Brown was my first choice. I wanted to say this, but I didn’t. Perhaps Father didn’t like Brown, or maybe he thought there was a better choice. I cared deeply about his opinion even if I didn’t show it.
“Did you know I was pregnant?” Ingrid whispered.
Mother said, “What?” over the running water from the sink.
Father took a sip of his black coffee.
I looked to my sister, envious and both heartbroken for her.
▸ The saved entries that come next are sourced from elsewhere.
Context: an optimization exercise on an open-source flow, tuned for small area and a short achievable clock period. The choices shown serve that exercise and are no tape-out recipe.
Only simulation tests tie the RTL to the original design; equivalence was not proved.
The clock port is modelled as an ideal driver, which makes a skipped or thinned clock tree look cheaper than it is; a real chip needs a root buffer or a tree.
Power is estimated from default activity; no workload was simulated.

## fir_filter
module fir_filter (
    data_in, data_out, clk, rst
);
    output [17:0] data_out;
    input  [7:0]  data_in;
    input         clk, rst;
    wire [7:0] d = data_in;
    reg  [7:0]  x1n;
    reg  [7:0]  x2;
    reg  [7:0]  x3n;
    reg  [7:0]  x4;
    reg  [7:0]  x5n;
    reg  [7:0]  x6;
    reg  [7:0]  x7;
    reg  [17:0] s;
    wire p1, p2;
    fa u_p1 (.a(x2[0]), .b(x4[0]), .c(x6[0]), .s(p1), .co(p2));
    wire p3, p4;
    fa u_p3 (.a(x7[0]), .b(p1), .c(d[0]), .s(p3), .co(p4));
    wire p5, p6;
    fa u_p5 (.a(x2[1]), .b(x4[1]), .c(x6[1]), .s(p5), .co(p6));
    wire p7, p8;
    fa u_p7 (.a(x7[1]), .b(p2), .c(p5), .s(p7), .co(p8));
    wire p9, p10;
    fa u_p9 (.a(p7), .b(d[1]), .c(p4), .s(p9), .co(p10));
    wire p11, p12;
    fa u_p11 (.a(x2[2]), .b(x4[2]), .c(x6[2]), .s(p11), .co(p12));
    wire p13, p14;
    fa u_p13 (.a(x7[2]), .b(p6), .c(p11), .s(p13), .co(p14));
    wire p15, p16;
    fa u_p15 (.a(p8), .b(p13), .c(d[2]), .s(p15), .co(p16));
    wire p17, p18;
    fa u_p17 (.a(x2[3]), .b(x4[3]), .c(x6[3]), .s(p17), .co(p18));
    wire p19, p20;
    fa u_p19 (.a(x7[3]), .b(p12), .c(p17), .s(p19), .co(p20));
    wire p21, p22;
    fa u_p21 (.a(p14), .b(p19), .c(d[3]), .s(p21), .co(p22));
    wire p23, p24;
    fa u_p23 (.a(x2[4]), .b(x4[4]), .c(x6[4]), .s(p23), .co(p24));
    wire p25, p26;
    fa u_p25 (.a(x7[4]), .b(p18), .c(p23), .s(p25), .co(p26));
    wire p27, p28;
    fa u_p27 (.a(p20), .b(p25), .c(d[4]), .s(p27), .co(p28));
    wire p29, p30;
  ...
For scale: ~28 I/O pins.
clock: 11.0 ns
lec_check: 0
cap_margin: 20
core_margin: 2
core_utilization: 65
setup_slack_margin: 3.9
slew_margin: 20
synth_hierarchical: 1
standard.sh (not shown) runs the stock make flow with config.mk's settings and CLKGATE_MAP_FILE= SYNTH_SCRIPT=/design/flow/synth_recipe.tcl, a recipe that flattens the netlist after the stock synthesis.
==> flow/flow/run.sh <==
#!/bin/bash
# Layout flow: the standard ORFS flow (standard.sh, unchanged synthesis),
# with these layout changes:
#  - ports are buffered with the smallest buffer (repair_timing upsizes the
#    ones on critical paths) instead of the delay cell buffer_ports picks;
#  - the clock tree is a root buffer and four leaf buffers (flow/cts_tree.tcl,
#    sourced before the CTS step) instead of TritonCTS's 9-buffer H-tree.
# Each tool's output is in this folder's orfs/logs; the make output is in
# flow.log.
set -euo pipefail
here=$(cd "$(dirname "$0")" && pwd)
export BUFFER_PORTS_ARGS="-buffer_cell sky130_fd_sc_hd__buf_1"
export PRE_CTS_TCL="$here/cts_tree.tcl"
export CTS_NLEAF=4
export CTS_ROOT_CELL=sky130_fd_sc_hd__clkbuf_8
export CTS_LEAF_CELL=sky130_fd_sc_hd__clkbuf_8
bash standard.sh finish > flow.log 2>&1
Other scripts of this flow, unchanged in this note and not shown: flow/flow/cts_tree.tcl
Rerun with:
CORE_UTILIZATION = 58   (was 65)
SETUP_SLACK_MARGIN = 3.7   (was 3.9)
TNS_END_PERCENT = 20   (was default)
Critical path depth does not change.
Core utilization decreases by 9.6 points.
Routed wire length drops by 3.5%.
Global-route usage is lower by 3.0 points.
Worst setup slack gets worse by 10 ps.
Combinational power went down by 11%.
Sequential share of layout area rose by 0.63 points.
Cell count barely changes.
Maximum frequency hardly moves.
Rerun with:
TNS_END_PERCENT = default   (was 20)
The new run ran to the end with no violations.
Clock skew is about the same.
Synthesized area does not change.
Global-route usage stays the same.
First-iteration DRC count goes down by 15%.
Final cell count does not change.
Worst hold slack stays flat.
Sequential share of layout area hardly moves.
Rerun with:
GPL_TIMING_DRIVEN = 0   (was default)
What happened: Cell count climbs by about 5%. Global-route usage is higher by 1.3 points. Flip-flop and latch count stays the same. Cell area climbs by about 5%. Routed wire length rises by about 5%. Critical path depth goes up by 1.
No run of this note takes its clock network from TritonCTS; it comes from the design's own scripts or RTL.

## re-timing with driven ports
The flow's constraints put no driver on any port. The routed layouts listed below were extracted and timed again, unchanged, in two steps. Step 1 assumes that a clkbuf_16 drives the clock port and a buf_2 every other input. Step 2, shift: input delay + t, output delay - t, t = (earliest + latest rising clock arrival at the registers) / 2. This alone moves slack from input paths to output paths. Slacks: ideal ports / drivers / drivers and shift; pairs: ideal ports / drivers.
run | shift t [ns] | setup slack, ns | hold slack, ns
the first run | 0.365 | 3.799 / 3.753 / 3.753 | 0.383 / 0.383 / 0.383
the second run | 0.360 | 3.789 / 3.759 / 3.671 | 0.365 / 0.365 / 0.365
the third run | 0.358 | 3.811 / 3.781 / 3.671 | 0.365 / 0.365 / 0.365
the fourth run | 0.362 | 3.671 / 3.621 / 3.617 | 0.368 / 0.368 / 0.368
After both steps setup and hold are still met in every run listed. For the third run, which loses most, drivers alone change the setup slack by -0.030 ns; drivers and shift together by -0.140 ns.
Envious that she could speak her mind and it didn’t matter to her what others thought, and heartbroken because nobody cared, except for me.
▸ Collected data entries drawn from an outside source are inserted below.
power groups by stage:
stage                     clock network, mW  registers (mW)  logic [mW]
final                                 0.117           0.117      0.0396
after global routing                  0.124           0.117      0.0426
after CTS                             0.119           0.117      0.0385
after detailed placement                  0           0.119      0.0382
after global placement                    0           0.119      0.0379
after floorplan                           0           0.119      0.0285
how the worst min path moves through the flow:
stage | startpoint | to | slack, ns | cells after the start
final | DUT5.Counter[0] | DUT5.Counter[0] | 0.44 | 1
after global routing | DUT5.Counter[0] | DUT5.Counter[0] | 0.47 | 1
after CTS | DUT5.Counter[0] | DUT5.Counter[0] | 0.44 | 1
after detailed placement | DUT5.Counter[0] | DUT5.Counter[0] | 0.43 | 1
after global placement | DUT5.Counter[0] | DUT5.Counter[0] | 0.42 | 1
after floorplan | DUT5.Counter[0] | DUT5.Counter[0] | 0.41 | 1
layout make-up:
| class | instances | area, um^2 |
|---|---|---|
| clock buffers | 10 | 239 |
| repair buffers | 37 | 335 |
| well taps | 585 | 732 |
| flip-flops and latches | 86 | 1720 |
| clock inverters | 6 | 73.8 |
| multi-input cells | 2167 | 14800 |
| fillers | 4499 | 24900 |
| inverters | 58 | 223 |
This design comes from an exercise in tuning for small area, a short achievable clock period and few clock cycles per item on the open sky130 flow, not from production work.
Where RTL was checked, it was by simulation tests only, not by an equivalence proof against the original.
Only the layout flow was run in run 2; the RTL was not checked for function there.
Power is estimated from default activity; no workload was simulated.

==> flow/design.v, too long to show whole: its modules and the start of the top module <==
// module multiplier: 1663 lines
// module mul_fa: 4 lines
// module mul_bsel: 3 lines
// module mul_bpp: 3 lines
// module mul_ha: 4 lines
module multiplier #(MANT_BITS=23, EXP_BITS=8)(
	input wire clk,
	input wire reset_n,
	input wire input_valid,
	input logic [EXP_BITS+MANT_BITS:0] in_a,
	input logic [EXP_BITS+MANT_BITS:0] in_b,
	output logic [EXP_BITS+MANT_BITS:0] data_out,
	output logic output_valid
);
  // ...
==> flow/flow/run.sh <==
#!/bin/bash
set -euo pipefail
export BUFFER_PORTS_ARGS="-buffer_cell sky130_fd_sc_hd__buf_4"
bash standard.sh > standard.log 2>&1
==> flow/standard.sh <==
#!/bin/bash
# synth_recipe.tcl (not shown) runs the flow's synth.tcl, then flattens the netlist and writes it again
# the make line also repeats each setting of config.mk as NAME=value (left out here)
make -C /OpenROAD-flow-scripts/flow DESIGN_CONFIG=/design/flow/config.mk WORK_HOME=/design/flow/orfs CLKGATE_MAP_FILE= SYNTH_SCRIPT=/design/flow/synth_recipe.tcl "${@:-finish}"
==> flow/config.mk <==
export PLATFORM = sky130hd
export DESIGN_NAME = multiplier
export DESIGN_NICKNAME = multiplier
export VERILOG_FILES = /design/flow/design.v
export SDC_FILE = /design/flow/constraint.sdc
export NUM_CORES = 4
export LEC_CHECK = 0
export CAP_MARGIN = 20
export CORE_MARGIN = 2
export CORE_UTILIZATION = 65
export SETUP_SLACK_MARGIN = 2.0
export SLEW_MARGIN = 20
export SYNTH_HIERARCHICAL = 1
==> flow/constraint.sdc <==
create_clock -name core_clock -period 8.0 [get_ports {clk}]
set_input_delay 1.6000 -clock core_clock [delete_from_list [all_inputs] [get_ports {clk}]]
set_output_delay 1.6000 -clock core_clock [all_outputs]
set_load 0.01 [all_outputs]
Context: an optimization exercise on an open-source flow, tuned for small area. The choices shown serve that exercise and are no tape-out recipe. In this exercise RTL edits were held to simulation tests only and were not proved equivalent to the original. No run shown here takes its clock network from TritonCTS; it comes from the design's own scripts or RTL. The flow treats the clock pin as an ideal source. Dropping or thinning the clock tree relies on that and would not hold on a real chip. Power figures rest on the tool's default switching activity, not on a simulated workload.

==> design.v <==
module keyboard_scan(
    input                clk,
    input                rstn,
    input        [3 :0]  col,
    output       [3 :0]  row,
    output reg   [3 :0]  cap,
    output reg           init,
    output               upd,
    output       [1 :0]  sel,
    output       [3 :0]  phase
);
reg [1:0] l;
reg [9:0] h;
reg       hp;
reg [1:0] ri;
wire h_end = h[7] & h[6] & h[4] & h[3] & ~h[2] & h[0];                  
wire h_pls = ~h[9] & h[8] & ~h[7] & ~h[4] & ~h[3] & h[2] & ~h[1] & h[0];  
wire h_wa  = h[9] & h[8] & h[7] & h[5] & h[4] & h[1];                    
wire h_wb  = h[9] & h[7] & h[4] & h[3] & h[1] & h[0];                    
wire wrap = h_end & (l == 2'd3);
wire rot  = wrap & hp;
always @(posedge clk) begin
    if (!rstn) begin
        l    <= 2'd0;
        h    <= 10'd0;
        hp   <= 1'b1;
        ri   <= 2'd0;
        init <= 1'b1;
    end else begin
        l <= l + 2'd1;
        h <= h_end ? 10'd0 : {h[8:0], ~(h[9] ^ h[2])};
        {ri, hp} <= {ri, hp} + wrap;
        if (rot)
            init <= 1'b0;
    end
end
always @(posedge clk)
    if (!hp) cap <= col;
assign upd   = hp & (ri[1] ? h_wb : h_wa);
assign sel   = l;
assign row   = ~(4'b0001 << ri);
wire       pls = ~hp & (l == 2'd2) & h_pls;
wire [3:0] oh  = 4'b0001 << ri;
assign phase = {4{pls}} & {oh[1:0], oh[3:2]};
endmodule
module keyboard_filter(
    input           clk,
    input  [3 : 0]  cap,
    input           init,
    input           upd,
    input  [1 : 0]  sel,
    input  [3 : 0]  phase,
    output [15: 0]  key_pulse
);
localparam [5:0] REL = 6'd0;
reg  [95:0] ring;    
wire [5:0] cur = ring[95:90];
wire       rel = cap[sel];
reg  [5:0] nxt;
always @(*) begin
    if (init | (upd & rel))
        nxt = REL;
    else if (upd)
        nxt = (cur[5] & cur[4] & cur[3] & cur[1] & cur[0]) ? cur : {cur[4:0], ~(cur[5] ^ cur[0])};
    else
        nxt = cur;
end
always @(posedge clk)
    ring <= {ring[89:0], nxt};
localparam integer M01 = 299;
localparam integer M23 = 327;
genvar c;
generate
    for (c = 0; c < 4; c = c + 1) begin : g_pulse
        localparam integer Q01 = (c + 4 - M01 % 4) % 4;
        localparam integer Q23 = (c + 4 - M23 % 4) % 4;
        localparam integer P01 = (13 + 32 - M01 % 16 - Q01) % 16;
        localparam integer P23 = (13 + 32 - M23 % 16 - Q23) % 16;
        wire [5:0] k01 = ring[6*P01 +: 6];
        wire [5:0] k23 = ring[6*P23 +: 6];
        wire t01 = k01[5] & k01[4] & k01[3] & k01[2];
        wire t23 = k23[5] & k23[4] & k23[3] & k23[2];
        assign key_pulse[c]      = phase[0] & t01;
        assign key_pulse[4 + c]  = phase[1] & t01;
        assign key_pulse[8 + c]  = phase[2] & t23;
        assign key_pulse[12 + c] = phase[3] & t23;
    end
endgenerate
endmodule
module keyboard(
    input             clk,
    input             rstn,
    input    [3 :0]   col,
    output   [3 :0]   row,
    output   [15:0]   key_pulse
);
wire [3:0] cap;
wire       init;
wire       upd;
wire [1:0] sel;
wire [3:0] phase;
keyboard_scan keyboard_scan(
     .clk(clk)
    ,.rstn(rstn)
    ,.col(col)
    ,.row(row)
    ,.cap(cap)
    ,.init(init)
    ,.upd(upd)
    ,.sel(sel)
    ,.phase(phase)
);
keyboard_filter keyboard_filter(
     .clk(clk)
    ,.cap(cap)
    ,.init(init)
    ,.upd(upd)
    ,.sel(sel)
    ,.phase(phase)
    ,.key_pulse(key_pulse)
);
endmodule
Background: an optimization exercise with open tools, aiming at small area, a short achievable clock period and few clock cycles. Do not read the settings as production practice.
Where RTL was checked, it was by simulation tests only, not by an equivalence proof against the original.

Design cpu20, start of the top module:
module cpu20 (
    input             clk,
    input             reset,
    output     [11:0] imem_addr,
    input      [19:0] imem_data,
    output reg [10:0] dmem_addr,
    output     [19:0] dmem_wdata,
    output reg        dmem_we,
    input      [19:0] dmem_rdata,
    output reg        halted
);
==> module ALU, before the edit <==
module ALU (
    input      [19:0] input1,
    input      [19:0] input2,
    input      [4:0]  op,
    output reg [19:0] aluOutput
);
    wire [19:0] sum = input1 + input2 + {19'b0, op[1]};
    wire [19:0] shl = input1 << input2[4:0];
    always @(*) begin
        aluOutput = ({20{op[0] | op[1]}} & sum)
                  | ({20{op[2]}} & (input1 | input2))
                  | ({20{op[3]}} & ~(input1 & input2))
                  | ({20{op[4]}} & shl);
    end
endmodule
==> module cpu20, before the edit <==
module cpu20 (
    input             clk,
    input             reset,
    output     [11:0] imem_addr,
    input      [19:0] imem_data,
    output reg [10:0] dmem_addr,
    output     [19:0] dmem_wdata,
    output reg        dmem_we,
    input      [19:0] dmem_rdata,
    output reg        halted
);
    wire        misp;         
    wire [11:0] pc_f;
    wire [19:0] instr  = imem_data;
    wire [4:0]  opcode = instr[19:15];
    wire f_rtype = (opcode <= 5'd4);
    wire f_itype = (opcode >= 5'd5) && (opcode <= 5'd9);
    wire f_ld    = (opcode == 5'd10);
    wire f_st    = (opcode == 5'd11);
    wire f_jump  = (opcode == 5'd12);
    wire f_br    = (opcode >= 5'd13) && (opcode <= 5'd17);
    wire f_same  = (instr[14:11] == instr[10:7]);
    reg [4:0] f_aluop;
    always @(*) begin
        case (opcode)
            5'd0, 5'd5: f_aluop = 5'b00001;
            5'd1, 5'd8: f_aluop = 5'b00010;
            5'd2, 5'd6: f_aluop = 5'b00100;
            5'd3, 5'd7: f_aluop = 5'b01000;
            5'd4, 5'd9: f_aluop = 5'b10000;
            default:    f_aluop = 5'b00000;
        endcase
    end
    reg [2:0] f_cond;
    always @(*) begin
        case (opcode)
            5'd13:   f_cond = 3'b001;    
            5'd14:   f_cond = 3'b010;    
            5'd15:   f_cond = 3'b100;    
            5'd16:   f_cond = 3'b011;    
            5'd17:   f_cond = 3'b101;    
            default: f_cond = 3'b000;
        endcase
    end
    wire f_pred  = f_br & (f_same ? f_cond[0] : instr[6]);
    wire [2:0] f_mcond = f_pred ? ~f_cond : f_cond;
    wire [3:0] f_rs1 = (f_st | f_br) ? instr[14:11] : instr[10:7];
    wire [3:0] f_rs2 = (f_st | f_br) ? instr[10:7]  : instr[6:3];
    wire       f_halt = f_jump && (instr[10:0] == pc_f[10:0]) && !pc_f[11];
    wire [6:0]  f_lo;
    wire        f_c7;
    wire [4:0]  f_hi_inc = pc_f[11:7] + 5'd1;
    wire [4:0]  f_hi_dec = pc_f[11:7] - 5'd1;
    Add7 tlo (.a(pc_f[6:0]), .b(instr[6:0]), .sum(f_lo), .cout(f_c7));
    wire [11:0] redirect_address;
    TargetSelect tsel (
        .jump(f_jump), .addr11(instr[10:0]), .neg(instr[6]), .carry(f_c7),
        .lo(f_lo), .hi(pc_f[11:7]), .hi_inc(f_hi_inc), .hi_dec(f_hi_dec),
        .target(redirect_address)
    );
    reg [3:0]  r_rs1, r_rs2, r_rd;
    reg [6:0]  r_imm;
    reg        r_useimm, r_ld, r_pred;
    reg [4:0]  r_aluop;
    reg        r_wen, r_st, r_halt;      
    reg [2:0]  r_mcond;
    always @(posedge clk or posedge reset) begin
        if (reset) begin
            r_wen   <= 1'b0;
            r_st    <= 1'b0;
            r_halt  <= 1'b0;
            r_mcond <= 3'b000;
        end else begin
            r_wen   <= (f_rtype | f_itype | f_ld) & ~misp;
            r_st    <= f_st & ~misp;
            r_halt  <= f_halt & ~misp;
            r_mcond <= f_mcond & {3{~misp}};
        end
    end
    always @(posedge clk) begin
        r_rs1    <= f_rs1;
        r_rs2    <= f_rs2;
        r_rd     <= instr[14:11];
        r_imm    <= instr[6:0];
        r_useimm <= f_itype;
        r_ld     <= f_ld;
        r_pred   <= f_pred;
        r_aluop  <= f_aluop;
    end
    wire [19:0] rdata1, rdata2;
    reg  [19:0] x_a, x_b;
    reg  [3:0]  x_rd;
    reg  [4:0]  x_aluop;
    reg         x_ld;
    reg         x_wen;
    reg  [2:0]  x_mcond;
    reg  [11:0] x_alt;
    wire [19:0] x_res;
    wire        fwd1 = x_wen && (x_rd == r_rs1);
    wire        fwd2 = x_wen && (x_rd == r_rs2);
    wire [19:0] r_imm20 = {{13{r_imm[6]}}, r_imm};
    wire [11:0] r_alt = r_pred ? pc_f - r_imm20[11:0] + 12'd1
                               : pc_f + r_imm20[11:0] - 12'd1;
    always @(posedge clk or posedge reset) begin
        if (reset) begin
            x_wen   <= 1'b0;
            x_mcond <= 3'b000;
            dmem_we <= 1'b0;
            halted  <= 1'b0;
        end else begin
            x_wen   <= r_wen & ~misp;
            x_mcond <= r_mcond & {3{~misp}};
            dmem_we <= r_st & ~misp;
            if (r_halt & ~misp)
                halted <= 1'b1;
        end
    end
    always @(posedge clk) begin
        x_a       <= fwd1 ? x_res : rdata1;
        x_b       <= {20{r_aluop[1]}} ^ (r_useimm ? r_imm20 : (fwd2 ? x_res : rdata2));
        x_rd      <= r_rd;
        x_aluop   <= r_aluop;
        x_ld      <= r_ld;
        x_alt     <= r_alt;
        dmem_addr <= {(r_st ? r_rs2 : r_rs1), r_imm};
    end
    wire [19:0] alu_out;
    ALU alu (
        .input1(x_a),
        .input2(x_b),
        .op(x_aluop),
        .aluOutput(alu_out)
    );
    assign x_res = x_ld ? dmem_rdata : alu_out;
    RegisterFile rf (
        .clock(clk),
        .writeEnable(x_wen),
        .writeRegister(x_rd),
        .WriteData(x_res),
        .ReadRegister1(r_rs1),
        .ReadRegister2(r_rs2),
        .ReadData1(rdata1),
        .ReadData2(rdata2)
    );
    wire equal   = (x_a == x_b);
    wire lower   = ($signed(x_a) < $signed(x_b));
    wire greater = ~equal & ~lower;
    assign misp  = (x_mcond[0] & equal) | (x_mcond[1] & lower) | (x_mcond[2] & greater);
    ProgramCounter pcu (
        .clock(clk),
        .reset(reset),
        .mispredict(misp),
        .recoverAddress(x_alt),
        .redirect(f_jump | f_pred),
        .redirectAddress(redirect_address),
        .pcOut(pc_f)
    );
    assign imem_addr  = pc_f;
    assign dmem_wdata = x_a;
endmodule
Background: an optimization exercise with open tools, aiming at small area and a short achievable clock period. Do not read the settings as production practice. RTL that was checked went through simulation tests only; none was proved equivalent to the original. Only the layout flow was run in runs 1 to 6; the RTL was not checked for function there. Power and IR drop assume default switching activity.

File: flow/flow/margin.txt
13
File: flow/config.mk
export PLATFORM = sky130hd
export DESIGN_NAME = Top
export DESIGN_NICKNAME = Top
export VERILOG_FILES = /design/flow/design.v
export SDC_FILE = /design/flow/constraint.sdc
export NUM_CORES = 4
export LEC_CHECK = 0
export CAP_MARGIN = 20
export CORE_MARGIN = 2
export CORE_UTILIZATION = 40
export SLEW_MARGIN = 20
File: flow/standard.sh
#!/bin/bash
# synth_recipe.tcl (not shown) runs the flow's synth.tcl, then flattens the netlist and writes it again
# the make line also repeats each setting of config.mk as NAME=value (left out here)
make -C /OpenROAD-flow-scripts/flow DESIGN_CONFIG=/design/flow/config.mk WORK_HOME=/design/flow/orfs CLKGATE_MAP_FILE= SYNTH_SCRIPT=/design/flow/synth_recipe.tcl "${@:-finish}"
File: flow/constraint.sdc
create_clock -name core_clock -period 24.0 [get_ports {TCK}]
set_input_delay 4.8000 -clock core_clock [delete_from_list [all_inputs] [get_ports {TCK}]]
set_output_delay 4.8000 -clock core_clock [all_outputs]
set_load 0.01 [all_outputs]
“That reminds me; come upstairs with me,” I said to her.
Both Ingrid and I stood, grabbed our plates from the table, kissed Mother on the cheek, and put the plates in the dishwasher.
But when I kissed Mother, I allowed my lips to linger longer on her cheek, willing her to know that I was sorry for not using a plate, that I was sorry for turning my headphones up last night, and that I was sorry there were purple hydrangeas on the table this morning.
Father didn’t look up, so Ingrid and I didn’t say a word.
When we got upstairs, I told her about Peter and last night and losing my virginity.
She asked how I felt.
I told her it wasn’t what I’d imagined, but what I didn’t tell her was that I might have done it for the wrong reasons.
Ingrid and I had learned to lie early on. We learned that as long as everything was okay on the outside, the inside didn’t matter. We learned to hold a brave face because Father hated tears—and watermelon and Sundays, maybe because we went to church and he didn’t. Another thing we learned was that if you showed up for Sunday service, all the lies would be forgiven for the week, and we could start anew on Monday morning.
I’d learned to say no, even when I wanted to say yes.
I’d learned to say yes, even when I wanted to say no.